- WHAT NEEDS TO BE DONE: Leave out every line that comes before the one containing "CTS | 249 | 49400 | 0.567", and reproduce the rest of the listing below exactly, through its last line.

- EXERCISE DATA:
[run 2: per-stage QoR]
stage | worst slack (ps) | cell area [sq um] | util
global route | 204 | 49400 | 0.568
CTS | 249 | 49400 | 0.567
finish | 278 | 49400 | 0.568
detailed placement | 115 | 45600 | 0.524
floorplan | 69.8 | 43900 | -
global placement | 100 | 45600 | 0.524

- COMPLETED TASK:
CTS | 249 | 49400 | 0.567
finish | 278 | 49400 | 0.568
detailed placement | 115 | 45600 | 0.524
floorplan | 69.8 | 43900 | -
global placement | 100 | 45600 | 0.524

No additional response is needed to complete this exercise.